My Aunt Rose and Uncle Sam (Carr) moved to Duquesne Place when they built a home on Clonmel Ave., just above and overlooking the Duquesne High School Football Field in 1964. I think this was the first time that anyone in our family ever had a home built. Today, the home would be referred to as “Mid-Century Modern,” but as a brand new teenage, I just thought it to be so cool. I recall that there was this space age shaped ceiling light as you came in the front door. Sort of looked like the “Sputnik” satellite and totally neat.
I remember that my cousins Bobbie and Joanne Carr would invite me up to their house when Duquesne was playing a home game and we would watch the game from the kitchen window while they would bake chocolate chip cookies. Think about it, a wonderful game view, a cool and crisp autumn evening, warm chocolate chip cookies… ahh, heaven to a young boy. In fact, it was Bobbie and Joanne that taught me the joy of eating raw chocolate chip cookie dough. Yes, I know all about the dangers of eating uncooked eggs and all that jazz, but come on, our parents ate pig’s feet and coagulated blood sausage, so cut me a break!

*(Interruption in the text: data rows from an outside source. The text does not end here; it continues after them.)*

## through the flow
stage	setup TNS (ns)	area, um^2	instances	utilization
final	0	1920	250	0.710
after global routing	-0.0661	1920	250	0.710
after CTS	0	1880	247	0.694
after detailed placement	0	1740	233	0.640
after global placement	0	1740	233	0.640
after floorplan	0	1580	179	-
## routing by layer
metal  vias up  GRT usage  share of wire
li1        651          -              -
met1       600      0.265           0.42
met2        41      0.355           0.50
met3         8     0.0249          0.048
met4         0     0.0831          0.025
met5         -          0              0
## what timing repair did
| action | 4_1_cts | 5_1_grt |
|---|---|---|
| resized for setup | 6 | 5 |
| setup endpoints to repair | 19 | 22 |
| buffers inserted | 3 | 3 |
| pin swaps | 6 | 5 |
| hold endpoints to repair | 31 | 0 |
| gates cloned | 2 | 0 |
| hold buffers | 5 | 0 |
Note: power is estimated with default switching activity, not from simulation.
**src/rtl/apb_pkg.sv**
```systemverilog
// apb_pkg: shared widths, register map constants and FSM states for the APB completer
package apb_pkg;
    localparam int APB_ADDR_W = 8;
    localparam int APB_DATA_W = 32;
    localparam logic [APB_DATA_W-1:0] APB_SLV_ID = 32'hA9B0_0001;
    localparam int REG_ID = 0;
    localparam int REG_CNT = 1;
    typedef enum logic [1:0] {S_IDLE, S_WAIT, S_DONE} apb_slv_state_e;
endpackage

```
**src/rtl/apb_regfile_slave.sv**
```systemverilog
// apb_regfile_slave: APB register bank with read-only ID/transfer counter and programmable wait states
module apb_regfile_slave
    import apb_pkg::*;
#(
    parameter int NUM_REGS = 16,
    parameter int WAIT_STATES = 1
) (
    input  logic                  pclk,
    input  logic                  preset,
    input  logic                  psel,
    input  logic                  penable,
    input  logic                  pwrite,
    input  logic [APB_ADDR_W-1:0] paddr,
    input  logic [APB_DATA_W-1:0] pwdata,
    output logic [APB_DATA_W-1:0] prdata,
    output logic                  pready,
    output logic                  pslverr
);
    localparam int IW = (NUM_REGS > 1) ? $clog2(NUM_REGS) : 1;
    localparam logic [6:0] NR = 7'(NUM_REGS);

    apb_slv_state_e state, next;
    logic [3:0] wcnt;
    logic wr_q, err_q;
    logic [APB_ADDR_W-1:0] addr_q, addr_s;
    logic [APB_DATA_W-1:0] wdata_q, xfer_cnt, rd_s;
    logic [APB_DATA_W-1:0] mem [NUM_REGS];
    logic setup, wr_s, err_s, commit;
    logic [5:0] idx_s;

    // In IDLE the live bus is decoded so a zero-wait transfer can answer on the next edge; afterwards the latched copy is used
    always_comb begin
        setup = (state == S_IDLE) && psel && !penable;
        addr_s = (state == S_IDLE) ? paddr : addr_q;
        wr_s = (state == S_IDLE) ? pwrite : wr_q;
        idx_s = addr_s[7:2];
        err_s = (addr_s[1:0] != 2'b00) || ({1'b0, idx_s} >= NR) || (wr_s && idx_s <= 6'(REG_CNT));
        rd_s = (idx_s == 6'(REG_ID)) ? APB_SLV_ID :
               (idx_s == 6'(REG_CNT)) ? xfer_cnt : mem[idx_s[IW-1:0]];
        commit = (state == S_DONE) && psel && penable && !err_q;
    end

    // Next-state: a dropped select aborts, DONE always lasts exactly one cycle
    always_comb begin
        next = S_IDLE;
        if (state == S_IDLE)
            next = setup ? ((WAIT_STATES == 0) ? S_DONE : S_WAIT) : S_IDLE;
        else if (state == S_WAIT)
            next = !psel ? S_IDLE : (wcnt == 4'd1) ? S_DONE : S_WAIT;
    end

    // State, request latch, wait counter, registered response and register bank updates
    always_ff @(posedge pclk) begin
        if (preset) begin
            state <= S_IDLE;
            wcnt <= '0;
            wr_q <= 1'b0;
            err_q <= 1'b0;
            addr_q <= '0;
            wdata_q <= '0;
            xfer_cnt <= '0;
            pready <= 1'b0;
            pslverr <= 1'b0;
            prdata <= '0;
            for (int i = 0; i < NUM_REGS; i++) mem[i] <= '0;
        end else begin
            state <= next;
            if (setup) begin
                wr_q <= pwrite;
                addr_q <= paddr;
                wdata_q <= pwdata;
                err_q <= err_s;
                wcnt <= 4'(WAIT_STATES);
            end else if (state == S_WAIT) begin
                wcnt <= wcnt - 4'd1;
            end
            pready <= (next == S_DONE);
            pslverr <= (next == S_DONE) && err_s;
            prdata <= ((next == S_DONE) && !err_s && !wr_s) ? rd_s : '0;
            if (commit) begin
                if (wr_q) mem[addr_q[IW+1:2]] <= wdata_q;
                xfer_cnt <= xfer_cnt + 32'd1;
            end
        end
    end
endmodule
```
--- src/rtl/sub_slice.sv ---
// One slice of the subtractor: {co, s} = a + ~b + ci.
module sub_slice #(
   parameter int unsigned SLICE_W = 8
) (
   input  logic [SLICE_W-1:0] a,
   input  logic [SLICE_W-1:0] b,
   input  logic               ci,
   output logic [SLICE_W-1:0] s,
   output logic               co
);

   logic [SLICE_W:0] sum;

   // Widen every term so the carry out of the top bit is kept.
   always_comb begin
      sum = {1'b0, a} + {1'b0, ~b} + {{SLICE_W{1'b0}}, ci};
      s   = sum[SLICE_W-1:0];
      co  = sum[SLICE_W];
   end

endmodule

--- src/rtl/sub_serial32.sv ---
// Multi-cycle subtractor d = a - b - bi, one slice per clock, LSB slice first,
// with start/done handshake and borrow, zero and signed-overflow flags.
module sub_serial32
   import sub_serial32_pkg::*;
#(
   parameter int unsigned W       = DefW,
   parameter int unsigned SLICE_W = DefSliceW
) (
   input  logic         clk,
   input  logic         rst,
   input  logic         start,
   input  logic [W-1:0] a,
   input  logic [W-1:0] b,
   input  logic         bi,
   output logic         busy,
   output logic         done,
   output logic [W-1:0] d,
   output logic         bo,
   output logic         zero,
   output logic         ovf
);

   localparam int unsigned N    = W / SLICE_W;
   localparam int unsigned IdxW = idx_width(N);
   localparam logic [IdxW-1:0] LastK = IdxW'(N - 1);

   state_e            state;
   logic [W-1:0]      a_lat;
   logic [W-1:0]      b_lat;
   logic [W-1:0]      res;
   logic [W-1:0]      res_next;
   logic              carry;
   logic [IdxW-1:0]   k;
   logic [SLICE_W-1:0] a_sl;
   logic [SLICE_W-1:0] b_sl;
   logic [SLICE_W-1:0] s_sl;
   logic               co_sl;

   // Select slice k of the latched operands for the shared slice unit.
   always_comb begin
      a_sl = a_lat[k*SLICE_W +: SLICE_W];
      b_sl = b_lat[k*SLICE_W +: SLICE_W];
   end

   sub_slice #(
      .SLICE_W (SLICE_W)
   ) u_slice (
      .a  (a_sl),
      .b  (b_sl),
      .ci (carry),
      .s  (s_sl),
      .co (co_sl)
   );

   // Internal result with the current slice merged in, so the final slice can
   // be published to d on the same edge that enters DONE.
   always_comb begin
      res_next = res;
      res_next[k*SLICE_W +: SLICE_W] = s_sl;
   end

   // Controller FSM with registered handshake outputs and result flags.
   always_ff @(posedge clk) begin
      if (rst) begin
         state <= StIdle;
         busy  <= 1'b0;
         done  <= 1'b0;
         d     <= '0;
         bo    <= 1'b0;
         zero  <= 1'b0;
         ovf   <= 1'b0;
         a_lat <= '0;
         b_lat <= '0;
         res   <= '0;
         carry <= 1'b0;
         k     <= '0;
      end else begin
         unique case (state)
            StIdle: begin
               done <= 1'b0;
               if (start) begin
                  a_lat <= a;
                  b_lat <= b;
                  carry <= ~bi;
                  k     <= '0;
                  busy  <= 1'b1;
                  state <= StCalc;
               end
            end
            StCalc: begin
               res   <= res_next;
               carry <= co_sl;
               k     <= k + 1'b1;
               if (k == LastK) begin
                  state <= StDone;
                  done  <= 1'b1;
                  d     <= res_next;
                  bo    <= ~co_sl;
                  zero  <= (res_next == '0);
                  ovf   <= (a_lat[W-1] != b_lat[W-1]) && (res_next[W-1] != a_lat[W-1]);
               end
            end
            StDone: begin
               done  <= 1'b0;
               busy  <= 1'b0;
               state <= StIdle;
            end
            default: begin
               state <= StIdle;
            end
         endcase
      end
   end

endmodule
<file path="config.mk">
export PLATFORM = sky130hd
export DESIGN_NAME = rst_seq
export DESIGN_NICKNAME = d
export VERILOG_FILES = /design/src/rtl/rst_seq_pkg.sv /design/src/rtl/rst_sync_2ff.sv /design/src/rtl/rst_seq.sv
export SDC_FILE = /design/constraint.sdc
export NUM_CORES = 1
export LEC_CHECK = 0
export CAP_MARGIN = 20
export CORE_AREA = 2 2 43 45
export CTS_CLUSTER_DIAMETER = 40
export DETAILED_ROUTE_END_ITERATION = 8
export DIE_AREA = 0 0 45 47
export SLEW_MARGIN = 20
export SYNTH_ARGS = -nofsm -noshare
export SYNTH_HDL_FRONTEND = slang
export SYNTH_HIERARCHICAL = 1
export SYNTH_SLANG_ARGS = --single-unit
</file>
<file path="constraint.sdc">
create_clock -name clk_i -period 2.3 [get_ports clk_i]
set_input_delay 0.345 -clock clk_i [delete_from_list [all_inputs] [get_ports clk_i]]
set_output_delay 0.345 -clock clk_i [all_outputs]
set_load 0.02 [all_outputs]
</file>
--- config.mk ---
export PLATFORM = sky130hd
export DESIGN_NAME = seg_disp_ctrl
export DESIGN_NICKNAME = d
export VERILOG_FILES = /design/src/rtl/seg_disp_ctrl.sv
export SDC_FILE = /design/constraint.sdc
export NUM_CORES = 1
export LEC_CHECK = 0
export BUFFER_PORTS_ARGS = -buffer_cell sky130_fd_sc_hd__buf_2
export CAP_MARGIN = 20
export CELL_PAD_IN_SITES_DETAIL_PLACEMENT = 1
export CELL_PAD_IN_SITES_GLOBAL_PLACEMENT = 1
export CORE_AREA = 2 2 133 135
export DETAILED_ROUTE_END_ITERATION = 8
export DIE_AREA = 0 0 135 137
export PLACE_DENSITY = 0.84
export SLEW_MARGIN = 20
export SYNTH_ARGS = -nofsm -noshare
export SYNTH_HDL_FRONTEND = slang
export SYNTH_SLANG_ARGS = --single-unit
--- constraint.sdc ---
create_clock -name clk -period 4.2 [get_ports clk]
set_input_delay 0.84 -clock clk [delete_from_list [all_inputs] [get_ports clk]]
set_output_delay 0.84 -clock clk [all_outputs]
set_load 0.02 [all_outputs]
$ cat src/rtl/bz_song_rom.sv
// Combinational song ROM: address to {tone, len} entry.
// ROM_SEL picks the built-in melody (0) or small fixed test songs (1, 2).
module bz_song_rom
   import bz_pkg::*;
#(
   parameter int SONG_LEN = 32,
   parameter int ROM_SEL  = 0,
   localparam int AW      = (SONG_LEN > 1) ? $clog2(SONG_LEN) : 1
) (
   input  logic [AW-1:0]      addr,
   output logic [ENTRY_W-1:0] entry
);

   always_comb begin
      entry = END_ENTRY;
      case (ROM_SEL)
         1: begin
            case (int'(addr))
               0:       entry = mk_entry(4'd1, 2'd0);
               1:       entry = mk_entry(TONE_REST, 2'd1);
               default: entry = END_ENTRY;
            endcase
         end
         2: entry = END_ENTRY;
         default: begin
            // Twinkle Twinkle: C C G G A A G- F F E E D D C-
            case (int'(addr))
               0:       entry = mk_entry(4'd1, 2'd0);
               1:       entry = mk_entry(4'd1, 2'd0);
               2:       entry = mk_entry(4'd5, 2'd0);
               3:       entry = mk_entry(4'd5, 2'd0);
               4:       entry = mk_entry(4'd6, 2'd0);
               5:       entry = mk_entry(4'd6, 2'd0);
               6:       entry = mk_entry(4'd5, 2'd1);
               7:       entry = mk_entry(4'd4, 2'd0);
               8:       entry = mk_entry(4'd4, 2'd0);
               9:       entry = mk_entry(4'd3, 2'd0);
               10:      entry = mk_entry(4'd3, 2'd0);
               11:      entry = mk_entry(4'd2, 2'd0);
               12:      entry = mk_entry(4'd2, 2'd0);
               13:      entry = mk_entry(4'd1, 2'd1);
               default: entry = END_ENTRY;
            endcase
         end
      endcase
   end

endmodule
[config.mk]
export PLATFORM = sky130hd
export DESIGN_NAME = load_store_unit
export DESIGN_NICKNAME = d
export VERILOG_FILES = /design/src/rtl/load_store_unit.sv
export SDC_FILE = /design/constraint.sdc
export NUM_CORES = 1
export LEC_CHECK = 0
export ABC_AREA = 1
export CAP_MARGIN = 20
export CORE_MARGIN = 2
export CORE_UTILIZATION = 53
export CTS_CLUSTER_SIZE = 14
export DETAILED_ROUTE_END_ITERATION = 10
export GPL_TIMING_DRIVEN = 0
export PLACE_DENSITY_LB_ADDON = 0.2
export SETUP_SLACK_MARGIN = 0.05
export SYNTH_ARGS = -nofsm -noshare
export SYNTH_HDL_FRONTEND = slang
export SYNTH_SLANG_ARGS = --single-unit
export TNS_END_PERCENT = 20
[constraint.sdc]
create_clock -name clk -period 4.61 [get_ports clk]
set_input_delay 0.6915 -clock clk [delete_from_list [all_inputs] [get_ports clk]]
set_output_delay 0.6915 -clock clk [all_outputs]
set_load 0.05 [all_outputs]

It was Aunt Rose that allowed me to host my first Boy/Girl Party in her basement “Rec Room.” I think it was during my freshman year of high school, the year following my mom’s death. Aunt Rose was her oldest sister. They had just finished the room with the very latest trend in home fashion, wood paneling! It was the perfect place for a party and I took full advantage of it. I had my mom’s hi-fi stereo record player there and cranked it up, playing songs by the Association, the Righteous Brothers, the Four Tops, and the Supremes. Of course, none of the boys would fast dance with the girls, but slow songs got us quickly to our feet. If I recall correctly, the slow songs also managed to get either Aunt Rose or Uncle Sam to come down from upstairs to be sure we were not getting into trouble. By the time the evening wore on, the music shifted from playing 45’s to tuning into WMCK and Terry Lee’s “Music for Young Lovers” program, complete with its resplendent echo chamber.
Just like some scene from a retro sitcom today, at one point, we all sat down and played “spin the bottle.” We didn’t know if that was something that was really done at parties, but we had heard so much about it, that we decided to try. We were naïve little freshmen. What did we know?!? Since only half of Aunt Rose’s basement was finished, each randomly paired couple would retreat into the unfinished portion of the basement once they were matched. Of course, we were supposed to “make out” and then return to the party before the next couple entered. What I came to find out in later years, was that most couples just giggled and laughed at each other when they were out of the room amid my aunt and uncle’s hanging laundry.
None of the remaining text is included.